To buy or not to buy:­ conversion rate predictions

foto van Maarten van Hooft
Maarten van Hooft
Data Scientist

February 14th, 2019

Labs | We believe in continuously improving our solutions with the latest advancements in Data Science & Machine Learning to enhance the added value for our clients. With the series 'Labs', we aim at keeping you up-to-date about our latest innovations and translate these techniques into the business impact it will make on your organization.


Are the recommendations displayed at my web shop truly beneficial to the selected KPI’s I want to improve? Every e-commerce manager should ask this question to oneself. Nowadays, most recommendation engines are programmed to select the best recommendations based on the relevance to the customer, which is undoubtedly of true added value. But what about conversion probabilities, wouldn’t it be even more valuable to predict the probability a customer will buy a recommendation?

A web shop can only show a limited number of recommendations to every individual customer, therefore displaying the optimal subset of recommendations to each individual customer is crucial to positively influence the selected business KPI’s. With our existing models, we already understand which recommendations are most relevant to the individual customer, but now the aim is to add the probability that a customer will buy the recommended product. When using algorithms that can predict conversion probabilities, selecting the optimal subset of recommendations becomes an interesting game with various possibilities to steer business KPI’s. When considering profit margins of products for example, an optimal subset of recommendations can be calculated which will lead to the highest revenue and customer life-time value per customer. Taking stock levels into account, the optimal subset of recommendations can be calculated to achieve the desired stock levels. etc. etc. 

Conversion rate predictions are all about buying intentions. Predicting buying intentions for recommendations in an online environment is complex. The efforts required for the customer to visit an online shop are negligible, and therefore, customers are more likely to visit an online store without any buying intentions. Often, people are just browsing through a web shop for the sole purpose of entertainment or exploration.

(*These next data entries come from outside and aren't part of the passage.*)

This design comes from an exercise in tuning for small area on the open sky130 flow, not from production work.
Function was checked by simulation only, so behaviour that the tests miss may differ from the original.
No activity file was given, so power comes from the tool's default toggle rates.

==> flow/design.v <==
module zpx_rtc (
    input  wire        clk,
    input  wire        rst,
    input  wire        tick,
    input  wire        cmd_valid,
    input  wire [1:0]  cmd_op,
    input  wire [63:0] cmd_fields,
    input  wire [47:0] cmd_arg,
    input  wire        temp_valid,
    input  wire [11:0] temp,
    output wire [63:0] cal_fields,
    output reg  [14:0] subsec,
    output reg         time_valid,
    output wire        date_suspect,
    output reg         alarm0,
    output reg         alarm1,
    output reg  [8:0]  trim_n,
    output reg  [8:0]  trim_n_eval
);
    reg [7:0] sec, mnt, hour, day, month, year, cent;
    reg [3:0] wday;
    assign cal_fields = {cent, year, month, day, 4'd0, wday, hour, mnt, sec};
    wire mo_feb = (month[7:4] == 4'd0) && (month[3:0] == 4'd2);
    wire mo_30  = ((month[7:4] == 4'd0) && (month[3:0] == 4'd4 || month[3:0] == 4'd6 ||
                                             month[3:0] == 4'd9 || month[3:0] == 4'd11)) ||
                  ((month[7:4] == 4'd1) && (month[3:0] == 4'd1));
    wire y4     = !year[0] && (year[1] == year[4]);
    wire c4     = !cent[0] && (cent[1] == cent[4]);
    wire leap   = y4 && ((year != 8'd0) || c4);
    wire [3:0] dt = day[7:4], du = day[3:0];
    wire c_day  = (dt >= 4'd4) ||
                  (dt == 4'd3 && (du != 4'd0 || mo_feb || mo_30)) ||
                  (dt == 4'd2 && (mo_feb ? (leap ? du >= 4'd9 : du >= 4'd8) :
                                  mo_30  ? du >= 4'd10 : du >= 4'd11));
    wire c_sec   = (sec[7:4] >= 4'd6) || (sec[7:4] == 4'd5 && sec[3:0] >= 4'd9);
    wire c_min   = (mnt[7:4] >= 4'd6) || (mnt[7:4] == 4'd5 && mnt[3:0] >= 4'd9);
    wire c_hour  = (hour[7:4] >= 4'd3) || (hour[7:4] == 4'd2 && hour[3:0] >= 4'd3) ||
                   (hour[7:4] == 4'd1 && hour[3:0] >= 4'd13);
    wire c_month = (month[7:4] >= 4'd2) || (month[7:4] == 4'd1 && month[3:0] >= 4'd2) ||
                   (month[7:4] == 4'd0 && month[3:0] >= 4'd12);
    wire c_year  = (year[7:4] >= 4'd10) || (year[7:4] == 4'd9 && year[3:0] >= 4'd9);
    wire c_cent  = (cent[7:4] >= 4'd10) || (cent[7:4] == 4'd9 && cent[3:0] >= 4'd9);
    wire c_wday  = (wday >= 4'd7);
    function [7:0] binc;
        input [7:0] x;
        begin
            if (x[3:0] == 4'd9 || x[3:0] == 4'hF) binc = {x[7:4] + 4'd1, 4'd0};
            else                                  binc = {x[7:4], x[3:0] + 4'd1};
        end
    endfunction
    wire k_min   = c_sec;
    wire k_hour  = k_min & c_min;
    wire k_day   = k_hour & c_hour;
    wire k_month = k_day & c_day;
    wire k_year  = k_month & c_month;
    wire k_cent  = k_year & c_year;
    wire [7:0] r_sec   = c_sec ? 8'h00 : binc(sec);
    wire [7:0] r_min   = k_min   ? (c_min   ? 8'h00 : binc(mnt))   : mnt;
    wire [7:0] r_hour  = k_hour  ? (c_hour  ? 8'h00 : binc(hour))  : hour;
    wire [7:0] r_day   = k_day   ? (c_day   ? 8'h01 : binc(day))   : day;
    wire [3:0] r_wday  = k_day   ? (c_wday  ? 4'h1  : wday + 4'd1) : wday;
    wire [7:0] r_month = k_month ? (c_month ? 8'h01 : binc(month)) : month;
    wire [7:0] r_year  = k_year  ? (c_year  ? 8'h00 : binc(year))  : year;
    wire [7:0] r_cent  = k_cent  ? (c_cent  ? 8'h00 : binc(cent))  : cent;
    wire [59:0] r_f = {r_cent, r_year, r_month, r_day, r_wday, r_hour, r_min, r_sec};
    function nib9;
        input [3:0] n;
        nib9 = !n[3] || (n[2:1] == 2'b00);
    endfunction
    wire nib_ok = nib9(sec[7:4]) && nib9(sec[3:0]) && nib9(mnt[7:4]) && nib9(mnt[3:0]) &&
                  nib9(hour[7:4]) && nib9(hour[3:0]) && nib9(day[7:4]) && nib9(day[3:0]) &&
                  nib9(month[7:4]) && nib9(month[3:0]) && nib9(year[7:4]) && nib9(year[3:0]) &&
                  nib9(cent[7:4]) && nib9(cent[3:0]);
    wire day_ok = (dt <= 4'd1 && (dt != 4'd0 || du != 4'd0)) ||
                  (dt == 4'd2 && !(mo_feb && !leap && du == 4'd9)) ||
                  (dt == 4'd3 && !mo_feb && (du == 4'd0 || (!mo_30 && du == 4'd1)));
    wire rng_ok = (sec[7:4] <= 4'd5) && (mnt[7:4] <= 4'd5) &&
                  (hour[7:4] <= 4'd1 || (hour[7:4] == 4'd2 && hour[3:0] <= 4'd3)) &&
                  (wday != 4'd0) && !wday[3] && day_ok &&
                  ((month[7:4] == 4'd0 && month[3:0] != 4'd0) ||
                   (month[7:4] == 4'd1 && month[3:0] <= 4'd2));
    wire set_valid = nib_ok && rng_ok;
    reg just_set, ds_reg;
    assign date_suspect = just_set ? !set_valid : ds_reg;
    wire cmd      = tick && cmd_valid;
    wire do_set   = cmd && (cmd_op == 2'd0);
    wire do_alarm = cmd && (cmd_op == 2'd1) && time_valid;
    wire [15:0] arg_t0 = cmd_arg[47:32];
    wire t0_ok    = ($signed(arg_t0) >= -16'sd400) && ($signed(arg_t0) <= 16'sd1250);
    wire do_trim  = cmd && (cmd_op == 2'd2) && t0_ok;
    wire count    = tick && !do_set;
    reg  [4:0] win_cnt;
    reg  [7:0] crem;       
    reg        cx;
    wire       n_neg  = trim_n[8];
    wire       elig   = &subsec[11:0];
    wire       c_av   = cx || (crem != 8'd0);
    wire       corr   = elig && c_av;
    wire [15:0] ss_next = {1'b0, subsec} + {14'd0, corr & !n_neg, !corr};
    wire       do_roll = count && ss_next[15];
    wire       win_beg = do_roll && (win_cnt == 5'd31);
    reg [59:0] al0_val, al1_val;
    reg [7:0]  al0_mask, al1_mask;
    reg        al0_en, al1_en, al0_once, al1_once;
    function amatch;
        input [59:0] v;
        input [7:0]  mk;
        input [59:0] f;
        reg   [59:0] d;
        begin
            d = v ^ f;
            amatch = (!mk[0] || d[7:0] == 8'd0) && (!mk[1] || d[15:8] == 8'd0) &&
                     (!mk[2] || d[23:16] == 8'd0) && (!mk[3] || d[27:24] == 4'd0) &&
                     (!mk[4] || d[35:28] == 8'd0) && (!mk[5] || d[43:36] == 8'd0) &&
                     (!mk[6] || d[51:44] == 8'd0) && (!mk[7] || d[59:52] == 8'd0);
        end
    endfunction
    wire m0 = do_roll && al0_en && amatch(al0_val, al0_mask, r_f);
    wire m1 = do_roll && al1_en && amatch(al1_val, al1_mask, r_f);
    wire [59:0] cmd_f60 = {cmd_fields[63:32], cmd_fields[27:0]};
    reg [15:0] curve_a0, curve_a2, curve_t0;
    reg        curve_set;
    reg [47:0] R;           
    reg [14:0] Dr;          
    reg [7:0]  ec;          
    reg        sv;
    reg       c_dir, c_usem, c_cin, c_ldd, c_clr, c_qsv, c_ovr, c_inb;
    reg [2:0] c_bsel;
    always @* begin
        c_dir = 1'b0; c_bsel = 3'd0; c_usem = 1'b0; c_cin = 1'b0; c_ldd = 1'b0;
        c_clr = 1'b0; c_qsv = 1'b0; c_ovr = 1'b0; c_inb = 1'b0;
        case (ec)
            8'd1: begin c_bsel = 3'd1; c_usem = 1'd1; end
            8'd2: begin c_bsel = 3'd1; c_usem = 1'd1; c_cin = 1'd1; end
            8'd3: begin c_bsel = 3'd1; c_usem = 1'd1; end
            8'd4: begin c_bsel = 3'd1; c_usem = 1'd1; end
            8'd5: begin c_bsel = 3'd1; c_usem = 1'd1; end
            8'd6: begin c_bsel = 3'd1; c_usem = 1'd1; end
            8'd7: begin c_bsel = 3'd1; c_usem = 1'd1; end
            8'd8: begin c_bsel = 3'd1; c_usem = 1'd1; end
            8'd9: begin c_bsel = 3'd1; c_usem = 1'd1; end
            8'd10: begin c_bsel = 3'd1; c_usem = 1'd1; end
            8'd11: begin c_bsel = 3'd1; c_usem = 1'd1; end
            8'd12: begin c_bsel = 3'd2; c_usem = 1'd1; end
            8'd13: begin  end
            8'd14: begin  end
            8'd15: begin c_cin = 1'd1; end
            8'd16: begin  end
            8'd17: begin  end
            8'd18: begin  end
            8'd19: begin  end
            8'd20: begin  end
            8'd21: begin  end
            8'd22: begin  end
            8'd23: begin  end
            8'd24: begin  end
            8'd25: begin  end
            8'd26: begin  end
            8'd27: begin  end
            8'd28: begin  end
            8'd29: begin  end
            8'd30: begin c_ldd = 1'd1; end
            8'd31: begin c_bsel = 3'd3; c_usem = 1'd1; end
            8'd32: begin c_bsel = 3'd3; c_usem = 1'd1; end
            8'd33: begin c_bsel = 3'd3; c_usem = 1'd1; end
            8'd34: begin c_bsel = 3'd3; c_usem = 1'd1; end
            8'd35: begin c_bsel = 3'd3; c_usem = 1'd1; end
            8'd36: begin c_bsel = 3'd3; c_usem = 1'd1; end
            8'd37: begin c_bsel = 3'd3; c_usem = 1'd1; end
            8'd38: begin c_bsel = 3'd3; c_usem = 1'd1; end
            8'd39: begin c_bsel = 3'd3; c_usem = 1'd1; end
            8'd40: begin c_bsel = 3'd3; c_usem = 1'd1; end
            8'd41: begin c_bsel = 3'd3; c_usem = 1'd1; end
            8'd42: begin c_bsel = 3'd3; c_usem = 1'd1; end
            8'd43: begin c_bsel = 3'd3; c_usem = 1'd1; end
            8'd44: begin c_bsel = 3'd3; c_usem = 1'd1; end
            8'd45: begin c_bsel = 3'd3; c_usem = 1'd1; end
            8'd46: begin  end
            8'd47: begin  end
            8'd48: begin  end
            8'd49: begin  end
            8'd50: begin  end
            8'd51: begin  end
            8'd52: begin  end
            8'd53: begin  end
            8'd54: begin  end
            8'd55: begin  end
            8'd56: begin  end
            8'd57: begin  end
            8'd58: begin  end
            8'd59: begin  end
            8'd60: begin c_clr = 1'd1; end
            8'd61: begin c_bsel = 3'd4; c_usem = 1'd1; c_cin = 1'd1; end
            8'd62: begin c_bsel = 3'd4; c_usem = 1'd1; c_cin = 1'd1; end
            8'd63: begin c_bsel = 3'd4; c_usem = 1'd1; c_cin = 1'd1; end
            8'd64: begin c_bsel = 3'd4; c_usem = 1'd1; c_cin = 1'd1; end
            8'd65: begin c_bsel = 3'd4; c_usem = 1'd1; end
            8'd66: begin c_bsel = 3'd4; c_usem = 1'd1; c_cin = 1'd1; end
            8'd67: begin c_bsel = 3'd5; end
            8'd68: begin c_dir = 1'd1; c_qsv = 1'd1; end
            8'd69: begin c_bsel = 3'd4; c_usem = 1'd1; end
            8'd70: begin c_bsel = 3'd4; c_usem = 1'd1; c_cin = 1'd1; end
            8'd71: begin c_bsel = 3'd4; c_usem = 1'd1; end
            8'd72: begin c_bsel = 3'd4; c_usem = 1'd1; c_cin = 1'd1; end
            8'd73: begin c_bsel = 3'd5; end
            8'd74: begin c_dir = 1'd1; c_qsv = 1'd1; end
            8'd75: begin c_bsel = 3'd4; c_usem = 1'd1; c_cin = 1'd1; end
            8'd76: begin c_bsel = 3'd5; end
            8'd77: begin c_dir = 1'd1; c_qsv = 1'd1; end
            8'd78: begin c_bsel = 3'd4; c_usem = 1'd1; c_cin = 1'd1; end
            8'd79: begin c_bsel = 3'd5; end
            8'd80: begin c_dir = 1'd1; c_qsv = 1'd1; end
            8'd81: begin c_bsel = 3'd4; c_usem = 1'd1; end
            8'd82: begin c_bsel = 3'd4; c_usem = 1'd1; end
            8'd83: begin c_bsel = 3'd4; c_usem = 1'd1; end
            8'd84: begin c_bsel = 3'd5; end
            8'd85: begin c_dir = 1'd1; c_qsv = 1'd1; end
            8'd86: begin c_bsel = 3'd4; c_usem = 1'd1; end
            8'd87: begin c_bsel = 3'd4; c_usem = 1'd1; end
            8'd88: begin c_bsel = 3'd4; c_usem = 1'd1; end
            8'd89: begin c_bsel = 3'd4; c_usem = 1'd1; end
            8'd90: begin c_bsel = 3'd4; c_usem = 1'd1; c_cin = 1'd1; end
            8'd91: begin c_bsel = 3'd4; c_usem = 1'd1; c_cin = 1'd1; end
            8'd92: begin c_bsel = 3'd4; c_usem = 1'd1; end
            8'd93: begin c_bsel = 3'd4; c_usem = 1'd1; end
            8'd94: begin c_bsel = 3'd4; c_usem = 1'd1; end
            8'd95: begin c_bsel = 3'd4; c_usem = 1'd1; end
            8'd96: begin c_bsel = 3'd4; c_usem = 1'd1; c_cin = 1'd1; end
            8'd97: begin c_bsel = 3'd4; c_usem = 1'd1; end
            8'd98: begin c_bsel = 3'd4; c_usem = 1'd1; c_cin = 1'd1; end
            8'd99: begin c_cin = 1'd1; end
            8'd100: begin c_cin = 1'd1; end
            8'd101: begin c_dir = 1'd1; c_bsel = 3'd6; end
            8'd102: begin c_dir = 1'd1; c_bsel = 3'd6; end
            8'd103: begin c_dir = 1'd1; c_bsel = 3'd6; end
            8'd104: begin c_dir = 1'd1; c_bsel = 3'd6; end
            8'd105: begin c_dir = 1'd1; c_bsel = 3'd6; end
            8'd106: begin c_dir = 1'd1; c_bsel = 3'd6; end
            8'd107: begin c_dir = 1'd1; c_bsel = 3'd6; end
            8'd108: begin c_dir = 1'd1; c_bsel = 3'd6; end
            8'd109: begin c_dir = 1'd1; c_bsel = 3'd6; end
            8'd110: begin c_dir = 1'd1; c_bsel = 3'd6; end
            8'd111: begin c_dir = 1'd1; c_bsel = 3'd6; end
            8'd112: begin c_dir = 1'd1; c_bsel = 3'd6; end
            8'd113: begin c_dir = 1'd1; c_bsel = 3'd6; end
            8'd114: begin c_dir = 1'd1; c_bsel = 3'd6; end
            8'd115: begin c_dir = 1'd1; c_bsel = 3'd6; end
            8'd116: begin c_dir = 1'd1; c_bsel = 3'd6; end
            8'd117: begin c_dir = 1'd1; c_bsel = 3'd6; end
            8'd118: begin c_dir = 1'd1; c_bsel = 3'd6; end
            8'd119: begin c_dir = 1'd1; c_bsel = 3'd6; end
            8'd120: begin c_dir = 1'd1; c_bsel = 3'd6; end
            8'd121: begin c_dir = 1'd1; c_bsel = 3'd6; end
            8'd122: begin c_dir = 1'd1; c_bsel = 3'd6; end
            8'd123: begin c_dir = 1'd1; c_bsel = 3'd6; end
            8'd124: begin c_dir = 1'd1; c_bsel = 3'd6; end
            8'd125: begin c_dir = 1'd1; c_bsel = 3'd6; end
            8'd126: begin c_dir = 1'd1; c_bsel = 3'd6; end
            8'd127: begin c_dir = 1'd1; c_bsel = 3'd6; end
            8'd128: begin c_dir = 1'd1; c_bsel = 3'd6; end
            8'd129: begin c_dir = 1'd1; c_bsel = 3'd6; end
            8'd130: begin c_dir = 1'd1; c_bsel = 3'd6; end
            8'd131: begin c_dir = 1'd1; c_bsel = 3'd6; c_ovr = 1'd1; end
            8'd132: begin c_dir = 1'd1; c_bsel = 3'd6; c_ovr = 1'd1; c_inb = 1'd1; end
            8'd133: begin c_dir = 1'd1; c_bsel = 3'd6; c_ovr = 1'd1; end
            8'd134: begin c_dir = 1'd1; c_bsel = 3'd6; c_ovr = 1'd1; c_inb = 1'd1; end
            8'd135: begin c_dir = 1'd1; c_bsel = 3'd6; c_ovr = 1'd1; c_inb = 1'd1; end
            8'd136: begin c_dir = 1'd1; c_bsel = 3'd6; c_ovr = 1'd1; c_inb = 1'd1; end
            8'd137: begin c_dir = 1'd1; c_bsel = 3'd6; end
            8'd138: begin c_dir = 1'd1; c_clr = 1'd1; end
            8'd139: begin c_dir = 1'd1; c_bsel = 3'd6; end
            8'd140: begin c_dir = 1'd1; c_bsel = 3'd6; end
            8'd141: begin c_dir = 1'd1; c_bsel = 3'd6; end
            8'd142: begin c_dir = 1'd1; c_bsel = 3'd6; end
            8'd143: begin c_dir = 1'd1; c_bsel = 3'd6; end
            8'd144: begin c_dir = 1'd1; c_bsel = 3'd6; end
            8'd145: begin c_dir = 1'd1; c_bsel = 3'd6; end
            8'd146: begin c_dir = 1'd1; c_bsel = 3'd6; end
            8'd147: begin c_dir = 1'd1; c_bsel = 3'd6; end
            8'd148: begin c_dir = 1'd1; c_bsel = 3'd6; end
            8'd149: begin c_dir = 1'd1; c_bsel = 3'd6; end
            8'd150: begin c_dir = 1'd1; c_bsel = 3'd6; end
            8'd151: begin c_dir = 1'd1; c_bsel = 3'd6; end
            8'd152: begin c_dir = 1'd1; c_bsel = 3'd6; end
            8'd153: begin c_dir = 1'd1; c_bsel = 3'd6; end
            8'd154: begin c_dir = 1'd1; c_bsel = 3'd6; end
            8'd155: begin c_dir = 1'd1; c_bsel = 3'd6; end
            8'd156: begin c_dir = 1'd1; c_bsel = 3'd6; end
            8'd157: begin c_dir = 1'd1; c_bsel = 3'd6; end
            8'd158: begin c_dir = 1'd1; c_bsel = 3'd6; end
            8'd159: begin c_dir = 1'd1; c_bsel = 3'd6; end
            8'd160: begin c_dir = 1'd1; c_bsel = 3'd6; end
            8'd161: begin c_dir = 1'd1; c_bsel = 3'd6; end
            8'd162: begin c_dir = 1'd1; c_bsel = 3'd6; end
            8'd163: begin c_dir = 1'd1; c_bsel = 3'd6; end
            8'd164: begin c_dir = 1'd1; c_bsel = 3'd6; end
            8'd165: begin c_dir = 1'd1; c_bsel = 3'd6; end
            8'd166: begin c_dir = 1'd1; c_bsel = 3'd6; end
            8'd167: begin c_dir = 1'd1; c_bsel = 3'd6; end
            8'd168: begin c_dir = 1'd1; c_bsel = 3'd6; end
            default: ;
        endcase
    end
    wire [17:0] A = R[47:30];
    reg  [17:0] Bv;
    always @* begin
        case (c_bsel)
            3'd1:    Bv = 18'd5;
            3'd2:    Bv = -18'sd5;
            3'd3:    Bv = {3'b111, Dr};
            3'd4:    Bv = {{2{curve_a2[15]}}, curve_a2};
            3'd5:    Bv = {{2{curve_a0[15]}}, curve_a0};
            3'd6:    Bv = A[17] ? 18'd15625 : -18'sd15625;
            default: Bv = 18'd0;
        endcase
    end
    wire        addit = !c_usem || R[0];
    wire [17:0] Be    = addit ? Bv : 18'd0;
    wire [18:0] s     = {A[17], A} + {Be[17], Be} + {18'd0, c_cin};
    wire        a_in  = c_ovr ? c_inb : R[29];
    wire        q_in  = c_qsv ? sv : !s[17];
    wire [47:0] R_sr  = {s[18:1] & {18{!c_clr}}, s[0], R[29:1]};
    wire [47:0] R_sl  = {s[16:0] & {17{!c_clr}}, a_in, R[28:0], q_in};
    wire        start = temp_valid && curve_set;
    wire        rng_neg = R[47];
    wire        rng_big = |R[46:31];
    wire [9:0]  hq      = R[9:0];
    wire        sat_lo  = hq[9] || (&hq[8:0]);
    wire [8:0]  q_fin   = sat_lo ? 9'h101 : {hq[8], ~hq[7:0]};
    always @(posedge clk) begin
        sv <= R[0];
        R <= c_dir ? R_sl : R_sr;
        if (start) begin
            R[47:30] <= {~curve_t0[15], ~curve_t0, 1'b0};
            R[11:0]  <= temp;
        end
        if (c_ldd) Dr <= R[15:1];
    end
    always @(posedge clk) begin
        if (rst) begin
            sec <= 8'h00; mnt <= 8'h00; hour <= 8'h00; wday <= 4'h6;
            day <= 8'h01; month <= 8'h01; year <= 8'h00; cent <= 8'h20;
            subsec <= 15'd0;
            time_valid <= 1'b0;
            just_set <= 1'b0;
            ds_reg <= 1'b0;
            alarm0 <= 1'b0; alarm1 <= 1'b0;
            al0_en <= 1'b0; al1_en <= 1'b0;
            win_cnt <= 5'd0;
            crem <= 8'd0;
            cx <= 1'b0;
            trim_n <= 9'd0;
            trim_n_eval <= 9'd0;
            curve_set <= 1'b0;
            ec <= 8'd0;
        end else begin
            if (start)
                ec <= 8'd1;
            else if (ec == 8'd169 || (ec == 8'd101 && (rng_neg || rng_big)))
                ec <= 8'd0;
            else if (ec != 8'd0)
                ec <= ec + 8'd1;
            if (ec == 8'd101 && rng_neg)
                trim_n_eval <= 9'h0FF;
            else if (ec == 8'd101 && rng_big)
                trim_n_eval <= 9'h101;
            else if (ec == 8'd169)
                trim_n_eval <= q_fin;
            if (tick) begin
                if (win_beg) begin
                    crem <= trim_n_eval[7:0] ^ {8{trim_n_eval[8]}};
                    cx <= trim_n_eval[8];
                    trim_n <= trim_n_eval;
                end else if (corr) begin
                    if (crem != 8'd0) crem <= crem - 8'd1;
                    else              cx <= 1'b0;
                end
                if (do_roll)
                    win_cnt <= win_cnt + 5'd1;
            end
            just_set <= do_set;
            if (just_set)
                ds_reg <= !set_valid;
            if (do_set) begin
                sec <= cmd_fields[7:0];   mnt <= cmd_fields[15:8];  hour <= cmd_fields[23:16];
                wday <= cmd_fields[27:24];
                day <= cmd_fields[39:32]; month <= cmd_fields[47:40];
                year <= cmd_fields[55:48]; cent <= cmd_fields[63:56];
                subsec <= cmd_arg[14:0];
                time_valid <= 1'b1;
            end else if (count) begin
                subsec <= ss_next[14:0];
                if (do_roll) begin
                    sec <= r_sec; mnt <= r_min; hour <= r_hour; wday <= r_wday;
                    day <= r_day; month <= r_month; year <= r_year; cent <= r_cent;
                end
            end
            if (m0) begin
                alarm0 <= 1'b1;
                if (al0_once) al0_en <= 1'b0;
            end
            if (m1) begin
                alarm1 <= 1'b1;
                if (al1_once) al1_en <= 1'b0;
            end
            if (do_alarm) begin
                if (!cmd_arg[0]) begin
                    al0_en <= cmd_arg[1];
                    if (cmd_arg[3] && !m0) alarm0 <= 1'b0;
                end else begin
                    al1_en <= cmd_arg[1];
                    if (cmd_arg[3] && !m1) alarm1 <= 1'b0;
                end
            end
            if (do_trim)
                curve_set <= 1'b1;
        end
    end
    always @(posedge clk) begin
        if (do_alarm && !cmd_arg[0]) begin
            al0_once <= cmd_arg[2];
            al0_mask <= cmd_arg[15:8];
            al0_val  <= cmd_f60;
        end
        if (do_alarm && cmd_arg[0]) begin
            al1_once <= cmd_arg[2];
            al1_mask <= cmd_arg[15:8];
            al1_val  <= cmd_f60;
        end
        if (do_trim) begin
            curve_a0 <= cmd_arg[15:0];
            curve_a2 <= cmd_arg[31:16];
            curve_t0 <= cmd_arg[47:32];
        end
    end
endmodule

In contrast, a sales representative within a brick-and-mortar store has an intuitive feeling about which customers are likely going to buy based on the behavior of the visitors instore. Therefore, the sales representative is able to allocate his resources as effective as possible by recommending the most relevant products leading to higher conversion rates. In a web shop we aim to mimic this by inferring buying intentions from implicit feedback based on the website clicks and transactions.

Relatively low buying intentions within a large e-commerce web shop results in millions of website clicks/views while conversions are relatively low in comparison. Because of the low level of conversions, it can be hard to find patterns in the data on when, why and on which products website visitors will convert. Accordingly, determining which recommendations to show becomes a complex task. This is especially true for long-tail products and/or products or services that are durable and not frequently bought.

So, before we could add this feature to our solutions, we had to solve the problem of imbalanced data sets. In Data Science we refer to an imbalanced data set as a data set in which the fraction of observations that belong to one case (purchase) is very small in comparison to the fraction of observations for the other case (no purchase). Simply put, the events of interest are rare, not taking place that often. So, there are only a limited number of observations from which the model can learn to predict conversion probabilities. In the case of a web shop only few data points (on actual conversions) can be retrieved from the web shop in order to predict the chance a visitor is going to buy a recommendation. 

By doing extensive research we solved the problem of imbalanced data sets and are now able to predict probabilities in contexts with rare events. Furthermore, we automated the process which enable our Data Scientists to dedicate their time to focus on more interesting and value adding subjects instead of selecting algorithms and tweaking parameters.


These new techniques are cool, but how will organizations benefit from these innovations? Conversion rate predictions not only can be leveraged by retailers strategically selecting their recommendations based on the KPI they are aiming to improve. These techniques can be of added value in almost every context containing rare events and is therefore highly valuable in various business cases. For example, it will enhance predictive models detecting fraudulent insurance claims (rare events) and accordingly accelerate the automated claim handling process. Another example can be found in AdWords, bidding on the most effective keywords is a tedious task and can somewhat feel arbitrary, besides chances are high your customers will ignore them completely. Applying these smart algorithms enables the marketeer to optimize keyword selection based on the chance that customers will actually click on the ad. Now marketing expenditures can be allocated to the best performing keywords on an individual level based on conversion rate predictions.

Imagine all the possible cases in which rare events play an important and you will understand how this can affect many processes within an organization.